◆ **Your assignment**:
Below are lines of data; restate word for word those running from the line containing "drtIter0Drc 3 \" to the line containing "Sequential: 0.000271 / 0.0108", inclusive, and no others.

◆ **Materials provided**:
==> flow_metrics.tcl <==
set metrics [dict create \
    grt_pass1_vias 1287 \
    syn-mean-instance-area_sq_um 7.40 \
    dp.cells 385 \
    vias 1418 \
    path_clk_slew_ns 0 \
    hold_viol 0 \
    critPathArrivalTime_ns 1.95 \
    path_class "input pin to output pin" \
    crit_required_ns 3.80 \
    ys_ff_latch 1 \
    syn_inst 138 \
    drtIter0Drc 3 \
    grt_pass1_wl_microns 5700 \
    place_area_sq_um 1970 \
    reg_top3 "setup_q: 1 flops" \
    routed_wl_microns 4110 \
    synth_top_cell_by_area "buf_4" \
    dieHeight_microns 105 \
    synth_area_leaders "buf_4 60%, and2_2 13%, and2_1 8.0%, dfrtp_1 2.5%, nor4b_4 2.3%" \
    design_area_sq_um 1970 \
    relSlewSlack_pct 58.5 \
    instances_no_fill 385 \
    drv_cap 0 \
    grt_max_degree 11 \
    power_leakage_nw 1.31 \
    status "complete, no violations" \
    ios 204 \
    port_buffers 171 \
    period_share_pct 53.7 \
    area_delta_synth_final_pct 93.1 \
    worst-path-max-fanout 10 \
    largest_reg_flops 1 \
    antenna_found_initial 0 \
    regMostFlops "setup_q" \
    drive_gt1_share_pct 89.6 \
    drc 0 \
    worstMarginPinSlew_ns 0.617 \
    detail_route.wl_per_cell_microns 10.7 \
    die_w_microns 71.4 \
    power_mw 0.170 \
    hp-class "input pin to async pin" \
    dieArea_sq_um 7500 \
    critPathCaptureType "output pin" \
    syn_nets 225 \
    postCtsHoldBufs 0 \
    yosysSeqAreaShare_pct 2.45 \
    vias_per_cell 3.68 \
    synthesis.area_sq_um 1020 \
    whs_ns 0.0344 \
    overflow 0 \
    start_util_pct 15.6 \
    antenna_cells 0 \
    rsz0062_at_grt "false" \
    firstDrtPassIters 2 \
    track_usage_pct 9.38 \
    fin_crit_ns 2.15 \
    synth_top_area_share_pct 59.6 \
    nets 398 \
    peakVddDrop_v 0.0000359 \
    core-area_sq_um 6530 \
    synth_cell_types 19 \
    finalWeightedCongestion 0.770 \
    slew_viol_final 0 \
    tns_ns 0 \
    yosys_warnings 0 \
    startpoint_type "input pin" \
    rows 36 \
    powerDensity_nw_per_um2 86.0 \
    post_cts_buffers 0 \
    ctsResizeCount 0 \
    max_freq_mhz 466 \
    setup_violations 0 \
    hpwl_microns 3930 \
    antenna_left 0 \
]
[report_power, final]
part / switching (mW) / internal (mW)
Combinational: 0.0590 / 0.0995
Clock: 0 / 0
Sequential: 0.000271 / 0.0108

...

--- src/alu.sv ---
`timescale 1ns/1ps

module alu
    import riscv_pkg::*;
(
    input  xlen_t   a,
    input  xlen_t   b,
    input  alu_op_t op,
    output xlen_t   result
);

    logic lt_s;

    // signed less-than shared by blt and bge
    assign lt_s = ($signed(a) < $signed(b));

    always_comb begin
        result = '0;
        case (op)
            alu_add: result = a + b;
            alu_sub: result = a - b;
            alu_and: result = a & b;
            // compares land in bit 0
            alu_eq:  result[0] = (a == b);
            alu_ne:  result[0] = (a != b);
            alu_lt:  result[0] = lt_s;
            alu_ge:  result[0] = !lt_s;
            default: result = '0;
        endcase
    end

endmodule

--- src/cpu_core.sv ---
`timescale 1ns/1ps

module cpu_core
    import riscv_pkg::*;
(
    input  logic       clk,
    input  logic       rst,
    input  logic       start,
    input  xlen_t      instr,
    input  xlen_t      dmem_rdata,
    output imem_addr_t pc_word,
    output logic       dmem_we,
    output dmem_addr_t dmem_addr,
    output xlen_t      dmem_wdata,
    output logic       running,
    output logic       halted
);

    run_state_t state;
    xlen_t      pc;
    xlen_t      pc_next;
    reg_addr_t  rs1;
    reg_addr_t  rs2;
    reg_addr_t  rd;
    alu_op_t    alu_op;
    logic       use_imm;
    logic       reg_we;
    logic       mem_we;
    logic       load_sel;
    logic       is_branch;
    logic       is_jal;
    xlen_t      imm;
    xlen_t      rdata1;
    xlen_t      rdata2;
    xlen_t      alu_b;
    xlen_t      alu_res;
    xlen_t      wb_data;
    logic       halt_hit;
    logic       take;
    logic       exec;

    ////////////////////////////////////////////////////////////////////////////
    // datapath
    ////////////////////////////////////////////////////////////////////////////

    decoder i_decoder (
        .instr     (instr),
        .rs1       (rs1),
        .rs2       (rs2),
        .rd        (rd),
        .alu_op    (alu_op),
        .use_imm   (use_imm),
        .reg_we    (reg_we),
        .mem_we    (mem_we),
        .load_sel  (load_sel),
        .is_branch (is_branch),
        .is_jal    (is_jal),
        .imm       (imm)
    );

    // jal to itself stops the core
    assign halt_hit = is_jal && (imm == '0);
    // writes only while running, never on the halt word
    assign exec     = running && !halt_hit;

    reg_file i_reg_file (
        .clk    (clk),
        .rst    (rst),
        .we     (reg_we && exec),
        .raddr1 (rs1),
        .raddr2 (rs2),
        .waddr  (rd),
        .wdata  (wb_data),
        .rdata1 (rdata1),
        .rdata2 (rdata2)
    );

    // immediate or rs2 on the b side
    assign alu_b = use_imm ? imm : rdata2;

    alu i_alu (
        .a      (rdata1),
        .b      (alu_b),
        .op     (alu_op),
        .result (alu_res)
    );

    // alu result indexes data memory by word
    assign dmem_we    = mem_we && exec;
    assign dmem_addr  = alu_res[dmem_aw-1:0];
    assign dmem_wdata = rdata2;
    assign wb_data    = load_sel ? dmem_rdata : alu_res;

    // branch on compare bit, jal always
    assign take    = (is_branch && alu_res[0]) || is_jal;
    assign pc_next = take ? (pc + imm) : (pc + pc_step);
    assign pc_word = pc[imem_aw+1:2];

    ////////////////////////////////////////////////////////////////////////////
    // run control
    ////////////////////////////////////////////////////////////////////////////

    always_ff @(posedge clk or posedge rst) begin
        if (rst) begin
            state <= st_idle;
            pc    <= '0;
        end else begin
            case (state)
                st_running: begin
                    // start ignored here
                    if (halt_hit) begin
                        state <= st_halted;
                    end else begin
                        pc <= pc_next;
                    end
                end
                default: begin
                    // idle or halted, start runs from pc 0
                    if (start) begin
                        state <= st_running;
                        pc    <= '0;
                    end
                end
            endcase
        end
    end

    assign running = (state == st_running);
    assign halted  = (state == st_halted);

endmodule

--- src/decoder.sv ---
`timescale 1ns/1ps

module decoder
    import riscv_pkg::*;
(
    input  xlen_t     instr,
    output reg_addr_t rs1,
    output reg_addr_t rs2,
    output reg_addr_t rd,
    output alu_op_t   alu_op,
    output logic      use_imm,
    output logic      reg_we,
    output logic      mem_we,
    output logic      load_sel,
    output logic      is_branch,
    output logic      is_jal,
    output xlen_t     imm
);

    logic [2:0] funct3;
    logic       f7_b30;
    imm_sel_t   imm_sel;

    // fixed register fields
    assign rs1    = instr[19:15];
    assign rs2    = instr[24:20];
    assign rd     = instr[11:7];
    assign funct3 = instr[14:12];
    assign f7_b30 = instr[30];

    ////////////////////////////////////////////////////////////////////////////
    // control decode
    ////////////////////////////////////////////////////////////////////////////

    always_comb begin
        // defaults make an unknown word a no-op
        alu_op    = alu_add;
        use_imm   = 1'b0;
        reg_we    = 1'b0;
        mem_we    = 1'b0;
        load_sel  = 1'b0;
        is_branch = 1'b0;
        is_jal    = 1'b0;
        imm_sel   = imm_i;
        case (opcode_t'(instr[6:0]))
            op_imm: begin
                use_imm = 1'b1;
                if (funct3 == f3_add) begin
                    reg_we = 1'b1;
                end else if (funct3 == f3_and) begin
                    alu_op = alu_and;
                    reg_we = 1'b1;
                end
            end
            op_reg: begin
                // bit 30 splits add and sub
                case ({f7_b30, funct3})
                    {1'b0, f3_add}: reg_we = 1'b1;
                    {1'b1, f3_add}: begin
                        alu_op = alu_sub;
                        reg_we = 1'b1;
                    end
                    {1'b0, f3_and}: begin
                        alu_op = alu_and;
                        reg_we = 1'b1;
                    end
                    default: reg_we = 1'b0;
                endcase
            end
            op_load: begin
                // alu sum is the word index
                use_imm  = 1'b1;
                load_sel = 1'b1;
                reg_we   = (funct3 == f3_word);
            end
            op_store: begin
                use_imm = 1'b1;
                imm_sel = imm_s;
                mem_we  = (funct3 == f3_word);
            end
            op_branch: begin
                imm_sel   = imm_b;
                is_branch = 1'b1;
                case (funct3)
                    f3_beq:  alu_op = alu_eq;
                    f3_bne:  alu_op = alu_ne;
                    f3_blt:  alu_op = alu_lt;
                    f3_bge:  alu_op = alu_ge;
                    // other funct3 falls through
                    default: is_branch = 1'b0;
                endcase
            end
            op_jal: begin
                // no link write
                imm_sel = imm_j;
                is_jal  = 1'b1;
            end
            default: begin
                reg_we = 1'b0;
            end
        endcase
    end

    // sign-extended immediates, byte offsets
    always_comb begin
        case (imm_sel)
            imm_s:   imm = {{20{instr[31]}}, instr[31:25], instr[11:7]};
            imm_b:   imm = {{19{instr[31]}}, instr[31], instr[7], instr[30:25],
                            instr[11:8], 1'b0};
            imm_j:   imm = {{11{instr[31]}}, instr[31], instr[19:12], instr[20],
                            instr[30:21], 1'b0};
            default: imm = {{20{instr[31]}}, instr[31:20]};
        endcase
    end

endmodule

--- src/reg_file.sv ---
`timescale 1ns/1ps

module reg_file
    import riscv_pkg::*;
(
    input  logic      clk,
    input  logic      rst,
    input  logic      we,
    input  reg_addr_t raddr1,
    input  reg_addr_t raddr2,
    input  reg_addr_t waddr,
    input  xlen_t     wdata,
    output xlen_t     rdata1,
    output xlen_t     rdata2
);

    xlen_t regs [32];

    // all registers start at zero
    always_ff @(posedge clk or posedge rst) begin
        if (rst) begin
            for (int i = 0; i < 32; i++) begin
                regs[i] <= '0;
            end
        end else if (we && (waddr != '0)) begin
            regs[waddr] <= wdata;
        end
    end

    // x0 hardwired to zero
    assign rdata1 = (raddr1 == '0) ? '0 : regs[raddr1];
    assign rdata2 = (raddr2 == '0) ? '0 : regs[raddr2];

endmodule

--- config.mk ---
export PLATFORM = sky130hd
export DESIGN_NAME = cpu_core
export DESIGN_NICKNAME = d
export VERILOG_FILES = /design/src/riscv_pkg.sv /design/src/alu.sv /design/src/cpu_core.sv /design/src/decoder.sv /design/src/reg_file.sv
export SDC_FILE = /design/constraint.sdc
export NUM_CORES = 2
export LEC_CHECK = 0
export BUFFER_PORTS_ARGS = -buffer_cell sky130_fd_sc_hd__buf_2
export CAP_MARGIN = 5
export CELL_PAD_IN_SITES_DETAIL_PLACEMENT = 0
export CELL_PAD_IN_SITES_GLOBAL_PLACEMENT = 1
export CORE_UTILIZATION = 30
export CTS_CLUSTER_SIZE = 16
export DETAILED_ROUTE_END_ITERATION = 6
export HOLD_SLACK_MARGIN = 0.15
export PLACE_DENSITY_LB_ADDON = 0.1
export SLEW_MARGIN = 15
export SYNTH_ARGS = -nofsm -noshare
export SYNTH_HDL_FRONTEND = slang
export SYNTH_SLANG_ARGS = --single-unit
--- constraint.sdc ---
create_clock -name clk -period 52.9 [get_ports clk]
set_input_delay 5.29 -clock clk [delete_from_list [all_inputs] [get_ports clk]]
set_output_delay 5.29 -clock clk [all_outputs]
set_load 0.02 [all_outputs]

◆ **Written answer**:
    drtIter0Drc 3 \
    grt_pass1_wl_microns 5700 \
    place_area_sq_um 1970 \
    reg_top3 "setup_q: 1 flops" \
    routed_wl_microns 4110 \
    synth_top_cell_by_area "buf_4" \
    dieHeight_microns 105 \
    synth_area_leaders "buf_4 60%, and2_2 13%, and2_1 8.0%, dfrtp_1 2.5%, nor4b_4 2.3%" \
    design_area_sq_um 1970 \
    relSlewSlack_pct 58.5 \
    instances_no_fill 385 \
    drv_cap 0 \
    grt_max_degree 11 \
    power_leakage_nw 1.31 \
    status "complete, no violations" \
    ios 204 \
    port_buffers 171 \
    period_share_pct 53.7 \
    area_delta_synth_final_pct 93.1 \
    worst-path-max-fanout 10 \
    largest_reg_flops 1 \
    antenna_found_initial 0 \
    regMostFlops "setup_q" \
    drive_gt1_share_pct 89.6 \
    drc 0 \
    worstMarginPinSlew_ns 0.617 \
    detail_route.wl_per_cell_microns 10.7 \
    die_w_microns 71.4 \
    power_mw 0.170 \
    hp-class "input pin to async pin" \
    dieArea_sq_um 7500 \
    critPathCaptureType "output pin" \
    syn_nets 225 \
    postCtsHoldBufs 0 \
    yosysSeqAreaShare_pct 2.45 \
    vias_per_cell 3.68 \
    synthesis.area_sq_um 1020 \
    whs_ns 0.0344 \
    overflow 0 \
    start_util_pct 15.6 \
    antenna_cells 0 \
    rsz0062_at_grt "false" \
    firstDrtPassIters 2 \
    track_usage_pct 9.38 \
    fin_crit_ns 2.15 \
    synth_top_area_share_pct 59.6 \
    nets 398 \
    peakVddDrop_v 0.0000359 \
    core-area_sq_um 6530 \
    synth_cell_types 19 \
    finalWeightedCongestion 0.770 \
    slew_viol_final 0 \
    tns_ns 0 \
    yosys_warnings 0 \
    startpoint_type "input pin" \
    rows 36 \
    powerDensity_nw_per_um2 86.0 \
    post_cts_buffers 0 \
    ctsResizeCount 0 \
    max_freq_mhz 466 \
    setup_violations 0 \
    hpwl_microns 3930 \
    antenna_left 0 \
]
[report_power, final]
part / switching (mW) / internal (mW)
Combinational: 0.0590 / 0.0995
Clock: 0 / 0
Sequential: 0.000271 / 0.0108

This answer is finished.